Blog Home » Q&A: Profiling CTD Data Spikes

Blog Home » Q&A: Profiling CTD Data Spikes

Q&A: Profiling CTD Data Spikes

October 2018 Newsletter

Scan Count Charts - Temperature, Salinity, Pressure, Dissolved Oxygen

The four figures above come from the same 9plus CTD profile. As you can see, massive spikes punctuate the data stream and wreak havoc on data quality. While post-processing can filter out some spikes, they can also affect the CTD’s in-situ performance; downward spikes in conductivity may temporarily shut down the CTD’s pump, and spikes in pressure can affect real-time plotting.

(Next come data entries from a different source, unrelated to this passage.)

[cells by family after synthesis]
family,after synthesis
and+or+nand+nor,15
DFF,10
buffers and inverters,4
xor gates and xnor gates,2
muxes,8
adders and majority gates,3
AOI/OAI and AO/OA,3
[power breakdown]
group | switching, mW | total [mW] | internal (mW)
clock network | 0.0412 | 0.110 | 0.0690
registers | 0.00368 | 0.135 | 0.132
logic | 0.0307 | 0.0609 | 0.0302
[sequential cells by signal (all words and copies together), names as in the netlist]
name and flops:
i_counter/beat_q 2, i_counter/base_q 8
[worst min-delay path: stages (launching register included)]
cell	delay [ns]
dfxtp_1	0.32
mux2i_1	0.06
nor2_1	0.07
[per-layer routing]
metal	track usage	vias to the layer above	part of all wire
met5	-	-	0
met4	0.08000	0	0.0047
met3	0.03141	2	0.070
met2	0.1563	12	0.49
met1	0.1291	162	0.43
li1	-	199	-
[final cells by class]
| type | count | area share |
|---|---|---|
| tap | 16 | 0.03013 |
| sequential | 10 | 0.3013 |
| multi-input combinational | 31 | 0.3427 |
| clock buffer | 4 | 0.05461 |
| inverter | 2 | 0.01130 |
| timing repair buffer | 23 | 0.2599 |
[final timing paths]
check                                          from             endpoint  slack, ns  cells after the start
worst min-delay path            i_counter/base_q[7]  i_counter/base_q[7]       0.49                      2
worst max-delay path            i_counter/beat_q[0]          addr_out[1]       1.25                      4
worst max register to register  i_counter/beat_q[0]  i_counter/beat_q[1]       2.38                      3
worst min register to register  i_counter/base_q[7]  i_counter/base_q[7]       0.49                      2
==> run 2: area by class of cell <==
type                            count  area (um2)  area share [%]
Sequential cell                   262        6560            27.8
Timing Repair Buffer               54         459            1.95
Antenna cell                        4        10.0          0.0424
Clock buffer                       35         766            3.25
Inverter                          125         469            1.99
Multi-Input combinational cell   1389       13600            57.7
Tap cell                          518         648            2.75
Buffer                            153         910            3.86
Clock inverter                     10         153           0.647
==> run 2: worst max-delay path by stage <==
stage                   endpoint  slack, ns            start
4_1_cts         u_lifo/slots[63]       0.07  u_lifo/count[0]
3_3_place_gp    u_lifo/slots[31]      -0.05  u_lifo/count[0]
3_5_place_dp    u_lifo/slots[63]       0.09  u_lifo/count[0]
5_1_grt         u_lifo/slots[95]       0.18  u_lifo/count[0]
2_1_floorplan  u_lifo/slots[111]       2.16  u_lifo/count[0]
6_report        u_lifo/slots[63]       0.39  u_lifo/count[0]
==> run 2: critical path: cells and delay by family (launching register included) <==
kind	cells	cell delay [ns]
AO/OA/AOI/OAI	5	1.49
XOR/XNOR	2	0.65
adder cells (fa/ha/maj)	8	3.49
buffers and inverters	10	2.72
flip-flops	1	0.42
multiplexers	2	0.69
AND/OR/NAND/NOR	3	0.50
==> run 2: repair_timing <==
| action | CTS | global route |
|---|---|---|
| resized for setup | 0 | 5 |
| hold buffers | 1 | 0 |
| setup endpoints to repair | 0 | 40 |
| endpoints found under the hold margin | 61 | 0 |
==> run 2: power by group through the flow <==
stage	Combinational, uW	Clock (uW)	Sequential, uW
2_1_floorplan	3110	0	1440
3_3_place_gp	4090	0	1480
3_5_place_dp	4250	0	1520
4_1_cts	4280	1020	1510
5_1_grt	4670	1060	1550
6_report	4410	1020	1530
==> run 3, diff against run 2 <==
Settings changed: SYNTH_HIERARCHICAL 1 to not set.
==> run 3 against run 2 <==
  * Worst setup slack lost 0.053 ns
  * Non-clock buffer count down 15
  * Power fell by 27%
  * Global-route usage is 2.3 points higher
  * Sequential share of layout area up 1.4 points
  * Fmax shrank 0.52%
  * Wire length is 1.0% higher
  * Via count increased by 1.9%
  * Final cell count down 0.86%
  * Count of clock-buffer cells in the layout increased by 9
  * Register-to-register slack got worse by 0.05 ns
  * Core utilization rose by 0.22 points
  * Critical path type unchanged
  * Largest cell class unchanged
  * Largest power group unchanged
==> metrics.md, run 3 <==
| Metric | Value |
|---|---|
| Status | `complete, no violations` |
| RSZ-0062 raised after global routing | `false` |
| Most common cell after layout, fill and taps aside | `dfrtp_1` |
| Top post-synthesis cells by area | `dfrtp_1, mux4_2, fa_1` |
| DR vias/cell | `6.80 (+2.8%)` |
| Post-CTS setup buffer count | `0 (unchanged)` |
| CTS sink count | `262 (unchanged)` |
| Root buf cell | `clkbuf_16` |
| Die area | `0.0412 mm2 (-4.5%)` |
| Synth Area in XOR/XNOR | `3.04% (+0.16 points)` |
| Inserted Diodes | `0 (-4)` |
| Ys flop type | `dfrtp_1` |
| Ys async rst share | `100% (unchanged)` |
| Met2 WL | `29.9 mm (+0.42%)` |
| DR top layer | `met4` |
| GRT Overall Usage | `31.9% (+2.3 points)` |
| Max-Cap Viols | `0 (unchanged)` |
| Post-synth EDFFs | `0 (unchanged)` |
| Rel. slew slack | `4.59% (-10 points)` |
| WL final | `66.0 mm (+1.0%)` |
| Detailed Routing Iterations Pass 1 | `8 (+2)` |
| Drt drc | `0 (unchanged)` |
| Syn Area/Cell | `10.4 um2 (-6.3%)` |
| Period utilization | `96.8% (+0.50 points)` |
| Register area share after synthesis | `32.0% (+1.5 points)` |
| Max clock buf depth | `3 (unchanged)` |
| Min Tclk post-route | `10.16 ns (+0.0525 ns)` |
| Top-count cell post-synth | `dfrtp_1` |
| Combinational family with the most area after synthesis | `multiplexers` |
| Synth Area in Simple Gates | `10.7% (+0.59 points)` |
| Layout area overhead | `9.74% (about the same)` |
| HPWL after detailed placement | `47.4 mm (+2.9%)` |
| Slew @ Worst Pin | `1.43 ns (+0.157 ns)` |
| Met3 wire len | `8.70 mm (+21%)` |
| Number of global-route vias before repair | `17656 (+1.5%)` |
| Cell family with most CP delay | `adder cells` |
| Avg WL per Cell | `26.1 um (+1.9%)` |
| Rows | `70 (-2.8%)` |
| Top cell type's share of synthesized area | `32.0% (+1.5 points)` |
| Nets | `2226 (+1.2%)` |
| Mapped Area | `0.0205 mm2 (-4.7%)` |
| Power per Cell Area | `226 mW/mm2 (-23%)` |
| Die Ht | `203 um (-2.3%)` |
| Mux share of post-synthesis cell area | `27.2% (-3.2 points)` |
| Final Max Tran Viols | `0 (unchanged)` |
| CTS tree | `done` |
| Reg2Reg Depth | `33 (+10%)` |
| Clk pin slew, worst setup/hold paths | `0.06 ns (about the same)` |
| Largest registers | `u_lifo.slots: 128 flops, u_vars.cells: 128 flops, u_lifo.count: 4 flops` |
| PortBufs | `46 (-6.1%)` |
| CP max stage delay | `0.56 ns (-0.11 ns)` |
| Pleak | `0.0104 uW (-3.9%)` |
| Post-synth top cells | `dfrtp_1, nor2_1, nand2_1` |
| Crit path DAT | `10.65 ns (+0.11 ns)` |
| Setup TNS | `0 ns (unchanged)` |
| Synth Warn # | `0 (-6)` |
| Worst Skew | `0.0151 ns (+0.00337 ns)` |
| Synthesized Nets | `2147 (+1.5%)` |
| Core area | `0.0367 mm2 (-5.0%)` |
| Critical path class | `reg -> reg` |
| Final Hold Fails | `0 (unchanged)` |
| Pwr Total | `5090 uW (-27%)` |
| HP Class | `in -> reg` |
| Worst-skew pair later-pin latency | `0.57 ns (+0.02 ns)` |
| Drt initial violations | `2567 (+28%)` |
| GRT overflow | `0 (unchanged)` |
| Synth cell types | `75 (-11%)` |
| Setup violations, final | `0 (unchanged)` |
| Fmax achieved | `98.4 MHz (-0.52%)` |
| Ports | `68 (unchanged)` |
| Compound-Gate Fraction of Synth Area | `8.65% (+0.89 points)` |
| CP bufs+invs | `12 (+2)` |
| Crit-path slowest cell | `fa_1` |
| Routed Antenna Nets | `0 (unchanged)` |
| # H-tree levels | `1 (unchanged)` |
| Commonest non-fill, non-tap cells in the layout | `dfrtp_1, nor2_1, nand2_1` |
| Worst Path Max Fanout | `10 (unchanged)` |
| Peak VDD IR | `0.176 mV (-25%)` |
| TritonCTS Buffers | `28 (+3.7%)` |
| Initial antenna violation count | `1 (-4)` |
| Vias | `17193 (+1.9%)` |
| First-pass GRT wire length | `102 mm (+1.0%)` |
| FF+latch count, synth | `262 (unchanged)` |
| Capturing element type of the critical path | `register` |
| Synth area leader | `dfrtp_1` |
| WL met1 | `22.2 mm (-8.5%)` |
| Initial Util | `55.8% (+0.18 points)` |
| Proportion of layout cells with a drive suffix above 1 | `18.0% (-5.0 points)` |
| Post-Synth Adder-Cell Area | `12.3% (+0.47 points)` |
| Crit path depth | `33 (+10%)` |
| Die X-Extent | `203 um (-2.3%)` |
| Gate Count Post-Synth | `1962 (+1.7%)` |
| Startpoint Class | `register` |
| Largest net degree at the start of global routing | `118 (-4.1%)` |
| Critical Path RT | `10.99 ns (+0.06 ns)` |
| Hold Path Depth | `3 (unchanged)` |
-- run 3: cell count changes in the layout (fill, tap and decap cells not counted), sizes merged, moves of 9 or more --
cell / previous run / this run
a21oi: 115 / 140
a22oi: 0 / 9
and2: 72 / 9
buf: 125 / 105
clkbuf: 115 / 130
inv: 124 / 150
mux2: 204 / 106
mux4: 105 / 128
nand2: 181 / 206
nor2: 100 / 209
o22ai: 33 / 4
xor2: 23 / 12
===== config.mk =====
export PLATFORM = sky130hd
export DESIGN_NAME = dtscd_sync_detect
export DESIGN_NICKNAME = d
export VERILOG_FILES = /design/src/rtl/dtsd_pkg.sv /design/src/rtl/dtsd_match16.sv /design/src/rtl/dtsd_match14.sv /design/src/rtl/dtsd_hold_timer.sv /design/src/rtl/dtscd_sync_detect.sv
export SDC_FILE = /design/constraint.sdc
export NUM_CORES = 1
export LEC_CHECK = 0
export ABC_CLOCK_PERIOD_IN_PS = 1600
export BUFFER_PORTS_ARGS = -buffer_cell sky130_fd_sc_hd__buf_2
export CAP_MARGIN = 25
export CORE_AREA = 2 2 58 49
export DETAILED_ROUTE_END_ITERATION = 8
export DIE_AREA = 0 0 60 51
export PLACE_DENSITY_LB_ADDON = 0.05
export SLEW_MARGIN = 15
export SYNTH_ARGS = -nofsm -noshare
export SYNTH_HDL_FRONTEND = slang
export SYNTH_SLANG_ARGS = --single-unit

===== constraint.sdc =====
create_clock -name clk -period 1.6 [get_ports clk]
set_clock_uncertainty 0.05 [all_clocks]
set_input_delay 0.08 -clock clk [delete_from_list [all_inputs] [get_ports clk]]
set_output_delay 0.08 -clock clk [all_outputs]
set_load 0.02 [all_outputs]

===== src/rtl/dtsd_pkg.sv =====
package dtsd_pkg;
  localparam int unsigned WORD_W = 16;

  // 16-bit packed form: two words
  localparam logic [WORD_W-1:0] P16_HEAD = 16'h7FFE;
  localparam logic [WORD_W-1:0] P16_TAIL = 16'h8001;

  // 14-bit packed form: three words, last compared on upper bits only
  localparam logic [WORD_W-1:0] P14_W0   = 16'h1FFF;
  localparam logic [WORD_W-1:0] P14_W1   = 16'hE800;
  localparam logic [WORD_W-1:0] P14_W2   = 16'h07F0;
  localparam logic [WORD_W-1:0] P14_MASK = 16'hFFF0;

  typedef enum logic [1:0] {
    ST_IDLE = 2'd0,
    ST_GOT0 = 2'd1,
    ST_GOT1 = 2'd2
  } p14_state_t;
endpackage


===== src/rtl/dtsd_match16.sv =====
module dtsd_match16
  import dtsd_pkg::*;
(
  input  logic              clk,
  input  logic              rst_n,
  input  logic [WORD_W-1:0] word_i,
  input  logic              vld_i,
  input  logic              en_i,
  output logic              match_o
);
  logic head_q, head_d;

  always_comb begin
    head_d = head_q;
    if (vld_i) head_d = (word_i == P16_HEAD);
    match_o = en_i && vld_i && head_q && (word_i == P16_TAIL);
  end

  always_ff @(posedge clk or negedge rst_n) begin
    if (!rst_n) head_q <= 1'b0;
    else        head_q <= head_d;
  end

  // a completed pair implies the head word was seen on a valid cycle
  assert_head_seen_R6: assert property (@(posedge clk) disable iff (!rst_n)
    head_q |-> $past(vld_i) || $past(head_q));
endmodule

Can you identify the problem?
Chart Showing Scan Count vs Modulo Error Count

This 9plus had transmission problems, from either the sea cable or the CTD’s internal data transmission PCBs. The data provide the following clues:

  • Each spike is extreme. A sudden 15 °C drop in temperature does not occur instantaneously in the ocean, only to bounce back a moment later. Extreme spikes like these are usually electrical in nature, due to noise from sensors or cables. It is very unlikely that this data is representative of the environment.
  • Spikes occur in the raw data. Data processing errors can produce spikes in parameters like density or sound velocity, which are derived from a calculation of temperature and conductivity. However, spikes occur in the raw unprocessed voltage from the dissolved oxygen sensor, indicating that the spikes precede data processing.
  • All data channels exhibit spiking. If the spikes were only present in the temperature data, but data from the other sensors are normal, then the problem is likely from the SBE 3 temperature sensor or its cable. In this case, all data channels exhibit spikes, indicating that the problem is something common to all sensors—probably transmission.
  • The “Modulo Error Count” increases throughout the profile. The figure above shows the Module Errors and increasing, often in line with data spikes. Modulo Errors indicate problems with transmission, where the CTD signal is affected by electrical noise. The most common source of these errors is sea cable noise, but can also result from the 9plus internal PCBs in rare cases.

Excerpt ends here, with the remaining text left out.